- **What needs to be done**
Of the entries below, return only those lines from the line with "[30]=CTRL_ONLY, [9]=RS, [7:0]=DATA" to the line with "to write (0)", exactly, both included.

- **Supplied information**
===== config.mk =====
export PLATFORM = sky130hd
export DESIGN_NAME = mem_req_engine_flat
export DESIGN_NICKNAME = d
export VERILOG_FILES = /design/src/rtl/nmcu_pkg.sv /design/src/rtl/mem_req_engine_if.sv /design/src/rtl/mem_req_engine.sv /design/src/flat_wrapper.sv
export SDC_FILE = /design/constraint.sdc
export NUM_CORES = 1
export LEC_CHECK = 0
export CAP_MARGIN = 20
export CORE_UTILIZATION = 26
export CTS_CLUSTER_DIAMETER = 60
export CTS_CLUSTER_SIZE = 28
export DETAILED_ROUTE_END_ITERATION = 12
export GPL_ROUTABILITY_DRIVEN = 1
export GPL_TIMING_DRIVEN = 0
export PLACE_DENSITY = 0.52
export REMOVE_ABC_BUFFERS = 1
export SETUP_SLACK_MARGIN = 0.4
export SLEW_MARGIN = 5
export SYNTH_ARGS = -nofsm -noshare
export SYNTH_HDL_FRONTEND = slang
export SYNTH_SLANG_ARGS = --single-unit

===== constraint.sdc =====
create_clock -name clk -period 4.32 [get_ports clk]
set_input_delay 0.864 -clock clk [delete_from_list [all_inputs] [get_ports clk]]
set_output_delay 0.864 -clock clk [all_outputs]
set_load 0.02 [all_outputs]

===== src/rtl/nmcu_pkg.sv =====
// Shared widths and memory-port types for the near-memory compute unit.
package nmcu_pkg;

    parameter int DATA_WIDTH = 32;
    parameter int ADDR_WIDTH = 16;

    typedef struct packed {
        logic                  valid;
        logic                  write_en;
        logic [ADDR_WIDTH-1:0] addr;
        logic [DATA_WIDTH-1:0] wdata;
    } mem_req_t;

    typedef struct packed {
        logic                  valid;
        logic [DATA_WIDTH-1:0] rdata;
    } mem_resp_t;

endpackage


===== src/rtl/mem_req_engine_if.sv =====
// Command, write-data and read-data streams of mem_req_engine.
interface mem_req_engine_if #(
    parameter int DATA_WIDTH = nmcu_pkg::DATA_WIDTH,
    parameter int ADDR_WIDTH = nmcu_pkg::ADDR_WIDTH,
    parameter int LEN_WIDTH  = 16
);

    logic                  cmd_valid;
    logic                  cmd_ready;
    logic                  cmd_write;
    logic [ADDR_WIDTH-1:0] cmd_addr;
    logic [LEN_WIDTH-1:0]  cmd_len;

    logic                  wr_valid;
    logic                  wr_ready;
    logic [DATA_WIDTH-1:0] wr_data;

    logic                  rd_valid;
    logic                  rd_ready;
    logic [DATA_WIDTH-1:0] rd_data;

    // Command issuer / data producer / data consumer side.
    modport master (
        output cmd_valid, cmd_write, cmd_addr, cmd_len,
        input  cmd_ready,
        output wr_valid, wr_data,
        input  wr_ready,
        input  rd_valid, rd_data,
        output rd_ready
    );

    // Engine side.
    modport slave (
        input  cmd_valid, cmd_write, cmd_addr, cmd_len,
        output cmd_ready,
        input  wr_valid, wr_data,
        output wr_ready,
        output rd_valid, rd_data,
        input  rd_ready
    );

endinterface
===== src/rtl/lcd_write_sequencer.sv =====
// -----------------------------------------------------------------------------
// lcd_write_sequencer
//
// Purpose:
//   Turns CPU stores to the LCD register into properly timed HD44780 bus
//   cycles. Each store arrives as a one-cycle strobe plus the stored word.
//   Commands are queued in a small FIFO and replayed one at a time with
//   setup, enable-pulse, hold and execution delays. Software therefore never
//   toggles EN itself and only needs the status flags for flow control.
//
// Ports:
//   i_clk        system clock
//   i_rst_n      asynchronous, active-low reset
//   i_wr         one-cycle store strobe from the output bank
//   i_wdata      stored word: [31]=ON, [30]=CTRL_ONLY, [9]=RS, [7:0]=DATA
//   i_clr_ovf    clears o_overflow (a same-edge overflow wins)
//   o_lcd_data   LCD DB[7:0]
//   o_lcd_rs     LCD register select
//   o_lcd_rw     LCD read/write, tied to write (0)
//   o_lcd_en     LCD enable strobe
//   o_lcd_on     LCD power/backlight enable
//   o_busy       queue non-empty or sequencer not idle
//   o_full       queue holds FIFO_DEPTH entries
//   o_overflow   sticky: a command write was dropped
// -----------------------------------------------------------------------------
module lcd_write_sequencer #(
    parameter int FIFO_DEPTH  = 4,
    parameter int T_SETUP     = 2,
    parameter int T_PULSE     = 12,
    parameter int T_HOLD      = 2,
    parameter int T_EXEC      = 1850,
    parameter int T_EXEC_LONG = 76000
) (
    input  logic        i_clk,
    input  logic        i_rst_n,
    input  logic        i_wr,
    input  logic [31:0] i_wdata,
    input  logic        i_clr_ovf,
    output logic [7:0]  o_lcd_data,
    output logic        o_lcd_rs,
    output logic        o_lcd_rw,
    output logic        o_lcd_en,
    output logic        o_lcd_on,
    output logic        o_busy,
    output logic        o_full,
    output logic        o_overflow
);

    // Counter must hold the largest reload value of any phase.
    localparam int MAX_A   = (T_EXEC_LONG > T_EXEC)  ? T_EXEC_LONG : T_EXEC;
    localparam int MAX_B   = (T_PULSE > T_SETUP)     ? T_PULSE     : T_SETUP;
    localparam int MAX_C   = (MAX_B > T_HOLD)        ? MAX_B       : T_HOLD;
    localparam int CNT_MAX = (MAX_A > MAX_C)         ? MAX_A       : MAX_C;
    localparam int CNT_W   = $clog2(CNT_MAX + 1);
    localparam int PTR_W   = $clog2(FIFO_DEPTH);
    localparam int OCC_W   = $clog2(FIFO_DEPTH + 1);

    typedef enum logic [2:0] {
        S_IDLE,
        S_SETUP,
        S_PULSE,
        S_HOLD,
        S_EXEC
    } state_t;

    // Queue storage: {RS, DATA}
    logic [8:0]       mem [FIFO_DEPTH];
    logic [PTR_W-1:0] wr_ptr;
    logic [PTR_W-1:0] rd_ptr;
    logic [OCC_W-1:0] occ;
    logic [OCC_W-1:0] occ_next;

    state_t           state;
    logic [CNT_W-1:0] cnt;

    logic             cmd_wr;
    logic             q_full;
    logic             pop;
    logic             push;
    logic             drop;
    logic [8:0]       head;
    logic             fsm_idle_next;
    logic             is_long;
    logic [CNT_W-1:0] exec_load;

    // Bits of the stored word that carry no meaning for this block.
    logic             unused_wdata;
    assign unused_wdata = ^{i_wdata[29:10], i_wdata[8]};

    assign o_lcd_rw = 1'b0;

    // CTRL_ONLY writes only touch the power bit and never enter the queue.
    assign cmd_wr = i_wr & ~i_wdata[30];
    assign q_full = (occ == OCC_W'(FIFO_DEPTH));
    assign pop    = (state == S_IDLE) && (occ != '0);
    // A pop on the same edge frees a slot, so a full queue can still accept.
    assign push   = cmd_wr && (!q_full || pop);
    assign drop   = cmd_wr && q_full && !pop;
    assign head   = mem[rd_ptr];

    always_comb begin
        occ_next = occ;
        if (push && !pop) begin
            occ_next = occ + OCC_W'(1);
        end else if (pop && !push) begin
            occ_next = occ - OCC_W'(1);
        end
    end

    // True when the FSM will sit in IDLE after this edge; drives o_busy.
    assign fsm_idle_next = ((state == S_IDLE) && !pop) ||
                           ((state == S_EXEC) && (cnt == '0));

    // Clear display and return home need the long execution wait.
    assign is_long   = !o_lcd_rs && (o_lcd_data inside {8'h01, 8'h02, 8'h03});
    assign exec_load = is_long ? CNT_W'(T_EXEC_LONG - 1) : CNT_W'(T_EXEC - 1);

    // Queue storage carries no reset; occupancy decides what is valid.
    always_ff @(posedge i_clk) begin
        if (push) begin
            mem[wr_ptr] <= {i_wdata[9], i_wdata[7:0]};
        end
    end

    // Queue pointers and occupancy; pointers wrap naturally at a power of 2.
    always_ff @(posedge i_clk or negedge i_rst_n) begin
        if (!i_rst_n) begin
            wr_ptr <= '0;
            rd_ptr <= '0;
            occ    <= '0;
        end else begin
            if (push) begin
                wr_ptr <= wr_ptr + PTR_W'(1);
            end
            if (pop) begin
                rd_ptr <= rd_ptr + PTR_W'(1);
            end
            occ <= occ_next;
        end
    end

    // Status flags and the power/backlight bit.
    always_ff @(posedge i_clk or negedge i_rst_n) begin
        if (!i_rst_n) begin
            o_lcd_on   <= 1'b0;
            o_overflow <= 1'b0;
            o_full     <= 1'b0;
            o_busy     <= 1'b0;
        end else begin
            if (i_wr) begin
                o_lcd_on <= i_wdata[31];
            end
            if (drop) begin
                o_overflow <= 1'b1;
            end else if (i_clr_ovf) begin
                o_overflow <= 1'b0;
            end
            o_full <= (occ_next == OCC_W'(FIFO_DEPTH));
            o_busy <= (occ_next != '0) || !fsm_idle_next;
        end
    end

    // Bus sequencer: one shared down-counter times every phase.
    always_ff @(posedge i_clk or negedge i_rst_n) begin
        if (!i_rst_n) begin
            state      <= S_IDLE;
            cnt        <= '0;
            o_lcd_en   <= 1'b0;
            o_lcd_rs   <= 1'b0;
            o_lcd_data <= '0;
        end else begin
            unique case (state)
                S_IDLE: begin
                    o_lcd_en <= 1'b0;
                    if (pop) begin
                        o_lcd_rs   <= head[8];
                        o_lcd_data <= head[7:0];
                        cnt        <= CNT_W'(T_SETUP - 1);
                        state      <= S_SETUP;
                    end
                end
                S_SETUP: begin
                    if (cnt == '0) begin
                        cnt      <= CNT_W'(T_PULSE - 1);
                        o_lcd_en <= 1'b1;
                        state    <= S_PULSE;
                    end else begin
                        cnt <= cnt - CNT_W'(1);
                    end
                end
                S_PULSE: begin
                    if (cnt == '0) begin
                        cnt      <= CNT_W'(T_HOLD - 1);
                        o_lcd_en <= 1'b0;
                        state    <= S_HOLD;
                    end else begin
                        cnt <= cnt - CNT_W'(1);
                    end
                end
                S_HOLD: begin
                    if (cnt == '0) begin
                        cnt   <= exec_load;
                        state <= S_EXEC;
                    end else begin
                        cnt <= cnt - CNT_W'(1);
                    end
                end
                S_EXEC: begin
                    if (cnt == '0) begin
                        state <= S_IDLE;
                    end else begin
                        cnt <= cnt - CNT_W'(1);
                    end
                end
                default: begin
                    o_lcd_en <= 1'b0;
                    cnt      <= '0;
                    state    <= S_IDLE;
                end
            endcase
        end
    end

endmodule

- **Written response**
//   i_wdata      stored word: [31]=ON, [30]=CTRL_ONLY, [9]=RS, [7:0]=DATA
//   i_clr_ovf    clears o_overflow (a same-edge overflow wins)
//   o_lcd_data   LCD DB[7:0]
//   o_lcd_rs     LCD register select
//   o_lcd_rw     LCD read/write, tied to write (0)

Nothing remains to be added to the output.